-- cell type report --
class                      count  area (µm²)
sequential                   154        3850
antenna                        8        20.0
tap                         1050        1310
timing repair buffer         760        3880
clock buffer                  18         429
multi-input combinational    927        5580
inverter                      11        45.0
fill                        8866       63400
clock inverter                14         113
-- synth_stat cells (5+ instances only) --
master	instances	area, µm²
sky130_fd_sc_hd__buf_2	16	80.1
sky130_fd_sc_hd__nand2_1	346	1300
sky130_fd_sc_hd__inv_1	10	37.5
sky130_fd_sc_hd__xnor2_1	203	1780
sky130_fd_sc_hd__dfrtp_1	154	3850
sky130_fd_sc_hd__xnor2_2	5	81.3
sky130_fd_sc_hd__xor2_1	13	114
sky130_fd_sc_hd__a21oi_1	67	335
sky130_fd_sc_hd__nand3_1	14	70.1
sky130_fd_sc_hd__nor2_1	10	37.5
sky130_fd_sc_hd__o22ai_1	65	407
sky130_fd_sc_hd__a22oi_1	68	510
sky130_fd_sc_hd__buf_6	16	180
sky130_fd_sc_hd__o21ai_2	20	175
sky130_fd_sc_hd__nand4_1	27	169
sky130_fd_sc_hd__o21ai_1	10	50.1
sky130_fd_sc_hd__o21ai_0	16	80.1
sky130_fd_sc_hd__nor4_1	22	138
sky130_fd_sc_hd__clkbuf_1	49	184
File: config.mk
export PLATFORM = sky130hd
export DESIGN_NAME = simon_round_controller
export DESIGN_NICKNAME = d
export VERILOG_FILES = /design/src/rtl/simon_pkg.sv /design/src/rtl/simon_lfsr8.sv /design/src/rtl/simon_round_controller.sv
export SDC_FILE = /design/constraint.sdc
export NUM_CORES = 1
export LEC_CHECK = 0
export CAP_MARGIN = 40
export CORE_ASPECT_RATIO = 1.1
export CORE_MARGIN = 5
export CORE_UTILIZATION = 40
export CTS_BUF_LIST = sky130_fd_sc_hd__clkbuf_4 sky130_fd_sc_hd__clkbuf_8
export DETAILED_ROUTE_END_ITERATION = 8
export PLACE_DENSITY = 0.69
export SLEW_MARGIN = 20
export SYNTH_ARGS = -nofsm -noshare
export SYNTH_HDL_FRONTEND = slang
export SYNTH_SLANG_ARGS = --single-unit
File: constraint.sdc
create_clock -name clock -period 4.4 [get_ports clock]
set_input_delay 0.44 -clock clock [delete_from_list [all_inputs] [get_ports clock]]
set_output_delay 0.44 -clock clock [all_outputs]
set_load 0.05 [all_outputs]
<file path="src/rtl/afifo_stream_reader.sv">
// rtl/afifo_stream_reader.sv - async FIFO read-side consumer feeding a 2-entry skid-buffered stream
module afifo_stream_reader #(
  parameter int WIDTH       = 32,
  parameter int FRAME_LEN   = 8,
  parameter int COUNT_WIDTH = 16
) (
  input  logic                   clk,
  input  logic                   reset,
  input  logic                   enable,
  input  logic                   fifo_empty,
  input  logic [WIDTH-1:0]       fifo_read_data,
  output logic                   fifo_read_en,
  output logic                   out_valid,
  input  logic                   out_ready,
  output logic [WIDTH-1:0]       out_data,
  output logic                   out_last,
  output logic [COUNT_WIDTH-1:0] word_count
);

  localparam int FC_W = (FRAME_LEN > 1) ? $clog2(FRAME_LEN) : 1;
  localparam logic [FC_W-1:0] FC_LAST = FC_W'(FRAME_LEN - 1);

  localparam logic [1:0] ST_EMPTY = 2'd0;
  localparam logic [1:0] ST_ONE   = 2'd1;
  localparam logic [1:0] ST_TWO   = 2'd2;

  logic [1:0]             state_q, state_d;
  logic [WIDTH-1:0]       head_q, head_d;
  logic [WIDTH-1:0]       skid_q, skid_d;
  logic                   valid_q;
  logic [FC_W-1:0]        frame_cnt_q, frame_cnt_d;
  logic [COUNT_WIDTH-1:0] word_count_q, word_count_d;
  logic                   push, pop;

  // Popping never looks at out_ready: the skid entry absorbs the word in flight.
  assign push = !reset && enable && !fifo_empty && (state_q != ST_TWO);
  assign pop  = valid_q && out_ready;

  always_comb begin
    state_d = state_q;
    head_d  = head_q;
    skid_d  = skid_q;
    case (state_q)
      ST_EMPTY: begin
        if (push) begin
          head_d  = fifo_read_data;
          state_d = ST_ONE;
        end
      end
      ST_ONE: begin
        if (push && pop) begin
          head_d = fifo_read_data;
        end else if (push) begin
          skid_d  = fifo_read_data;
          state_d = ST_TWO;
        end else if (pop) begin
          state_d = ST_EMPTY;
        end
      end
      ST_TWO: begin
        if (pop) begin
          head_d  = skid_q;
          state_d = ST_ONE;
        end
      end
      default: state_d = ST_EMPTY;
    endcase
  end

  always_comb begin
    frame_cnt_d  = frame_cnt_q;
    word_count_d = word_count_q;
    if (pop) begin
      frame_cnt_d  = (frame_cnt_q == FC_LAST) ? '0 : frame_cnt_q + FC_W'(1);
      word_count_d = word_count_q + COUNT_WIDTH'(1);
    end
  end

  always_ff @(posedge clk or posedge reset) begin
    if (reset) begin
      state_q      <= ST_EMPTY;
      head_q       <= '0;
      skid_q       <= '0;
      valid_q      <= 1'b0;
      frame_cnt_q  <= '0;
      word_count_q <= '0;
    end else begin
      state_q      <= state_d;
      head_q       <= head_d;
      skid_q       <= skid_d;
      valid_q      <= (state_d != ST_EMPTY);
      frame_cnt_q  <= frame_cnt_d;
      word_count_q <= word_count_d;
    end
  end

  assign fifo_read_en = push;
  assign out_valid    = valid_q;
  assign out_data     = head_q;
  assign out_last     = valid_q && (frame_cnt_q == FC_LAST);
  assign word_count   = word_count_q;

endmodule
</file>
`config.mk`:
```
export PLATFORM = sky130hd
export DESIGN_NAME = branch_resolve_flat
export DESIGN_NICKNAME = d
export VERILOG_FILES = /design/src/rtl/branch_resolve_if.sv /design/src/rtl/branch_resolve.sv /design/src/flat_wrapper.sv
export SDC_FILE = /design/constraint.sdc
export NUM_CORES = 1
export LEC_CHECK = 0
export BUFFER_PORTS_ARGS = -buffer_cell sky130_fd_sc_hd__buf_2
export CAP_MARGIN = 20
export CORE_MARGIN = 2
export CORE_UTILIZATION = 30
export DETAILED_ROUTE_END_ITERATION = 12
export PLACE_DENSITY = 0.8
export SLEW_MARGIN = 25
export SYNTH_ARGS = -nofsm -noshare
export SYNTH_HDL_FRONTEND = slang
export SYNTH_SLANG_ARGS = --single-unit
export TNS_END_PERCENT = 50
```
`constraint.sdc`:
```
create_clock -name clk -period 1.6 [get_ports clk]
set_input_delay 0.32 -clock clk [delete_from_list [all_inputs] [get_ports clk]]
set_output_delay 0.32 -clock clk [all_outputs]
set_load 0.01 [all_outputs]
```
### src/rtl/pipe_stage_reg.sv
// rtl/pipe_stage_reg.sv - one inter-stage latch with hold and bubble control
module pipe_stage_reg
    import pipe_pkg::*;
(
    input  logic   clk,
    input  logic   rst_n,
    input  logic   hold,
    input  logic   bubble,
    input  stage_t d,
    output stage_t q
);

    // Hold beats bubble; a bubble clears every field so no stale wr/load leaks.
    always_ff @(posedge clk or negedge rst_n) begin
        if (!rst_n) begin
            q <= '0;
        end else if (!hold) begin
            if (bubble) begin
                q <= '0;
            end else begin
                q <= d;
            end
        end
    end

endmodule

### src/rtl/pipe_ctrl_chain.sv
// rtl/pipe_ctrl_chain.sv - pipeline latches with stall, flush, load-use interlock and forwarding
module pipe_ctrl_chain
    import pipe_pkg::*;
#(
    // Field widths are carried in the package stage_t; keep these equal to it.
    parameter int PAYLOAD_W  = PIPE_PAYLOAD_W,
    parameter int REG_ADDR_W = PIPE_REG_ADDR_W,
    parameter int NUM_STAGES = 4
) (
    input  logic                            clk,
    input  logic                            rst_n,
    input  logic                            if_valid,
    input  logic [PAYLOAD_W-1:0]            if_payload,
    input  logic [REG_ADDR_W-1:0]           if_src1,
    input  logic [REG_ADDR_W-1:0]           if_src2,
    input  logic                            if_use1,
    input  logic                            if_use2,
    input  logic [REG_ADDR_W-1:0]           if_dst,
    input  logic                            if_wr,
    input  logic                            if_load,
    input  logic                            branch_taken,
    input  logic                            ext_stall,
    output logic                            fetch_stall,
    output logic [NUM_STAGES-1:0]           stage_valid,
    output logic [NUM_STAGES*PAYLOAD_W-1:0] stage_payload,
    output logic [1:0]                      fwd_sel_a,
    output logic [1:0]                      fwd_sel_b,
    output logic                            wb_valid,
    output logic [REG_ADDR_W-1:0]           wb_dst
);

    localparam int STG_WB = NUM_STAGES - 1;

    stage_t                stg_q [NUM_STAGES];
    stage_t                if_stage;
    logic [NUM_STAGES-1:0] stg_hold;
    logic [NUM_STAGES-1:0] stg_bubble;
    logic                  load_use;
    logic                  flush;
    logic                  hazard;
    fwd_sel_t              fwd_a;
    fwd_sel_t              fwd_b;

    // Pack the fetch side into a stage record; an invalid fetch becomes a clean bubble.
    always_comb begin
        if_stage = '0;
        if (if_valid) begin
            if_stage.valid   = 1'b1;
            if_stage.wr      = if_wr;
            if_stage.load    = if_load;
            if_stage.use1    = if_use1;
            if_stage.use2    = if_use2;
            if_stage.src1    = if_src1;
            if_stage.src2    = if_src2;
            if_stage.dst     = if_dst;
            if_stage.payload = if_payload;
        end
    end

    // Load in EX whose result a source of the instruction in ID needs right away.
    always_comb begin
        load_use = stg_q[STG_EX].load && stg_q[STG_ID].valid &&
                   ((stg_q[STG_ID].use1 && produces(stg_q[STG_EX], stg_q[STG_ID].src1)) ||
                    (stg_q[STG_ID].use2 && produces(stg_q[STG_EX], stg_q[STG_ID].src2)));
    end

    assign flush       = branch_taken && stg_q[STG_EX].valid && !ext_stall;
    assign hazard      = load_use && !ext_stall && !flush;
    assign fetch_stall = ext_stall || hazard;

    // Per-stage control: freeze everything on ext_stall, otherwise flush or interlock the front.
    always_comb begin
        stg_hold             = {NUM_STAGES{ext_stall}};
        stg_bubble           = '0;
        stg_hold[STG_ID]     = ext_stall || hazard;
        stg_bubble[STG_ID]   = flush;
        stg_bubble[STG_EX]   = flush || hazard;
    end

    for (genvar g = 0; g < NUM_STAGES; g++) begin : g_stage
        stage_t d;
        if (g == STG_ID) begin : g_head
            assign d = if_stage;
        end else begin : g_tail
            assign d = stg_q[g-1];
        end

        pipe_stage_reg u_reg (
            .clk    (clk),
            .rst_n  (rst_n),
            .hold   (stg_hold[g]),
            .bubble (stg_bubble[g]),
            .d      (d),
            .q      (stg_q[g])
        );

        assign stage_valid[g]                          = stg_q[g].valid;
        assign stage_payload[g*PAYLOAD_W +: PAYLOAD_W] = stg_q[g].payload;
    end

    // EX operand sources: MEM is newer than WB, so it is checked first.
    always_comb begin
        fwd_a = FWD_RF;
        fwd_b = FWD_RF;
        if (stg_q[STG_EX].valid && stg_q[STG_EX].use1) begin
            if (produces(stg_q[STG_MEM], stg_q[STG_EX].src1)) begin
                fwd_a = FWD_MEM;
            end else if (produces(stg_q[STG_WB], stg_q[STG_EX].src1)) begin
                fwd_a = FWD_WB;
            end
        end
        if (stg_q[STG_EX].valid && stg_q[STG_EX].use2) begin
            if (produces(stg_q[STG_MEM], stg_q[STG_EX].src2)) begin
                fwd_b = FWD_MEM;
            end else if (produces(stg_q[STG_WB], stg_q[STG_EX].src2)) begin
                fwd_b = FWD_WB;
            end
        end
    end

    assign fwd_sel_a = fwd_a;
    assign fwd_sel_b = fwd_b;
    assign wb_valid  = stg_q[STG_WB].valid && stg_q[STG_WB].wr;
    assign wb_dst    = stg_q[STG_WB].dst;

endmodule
---
=== WHAT THE EXERCISE ASKS ===
Read through the records above and copy the lines that contain "inverter".

=== EXPECTED ANSWER ===
inverter                      11        45.0
clock inverter                14         113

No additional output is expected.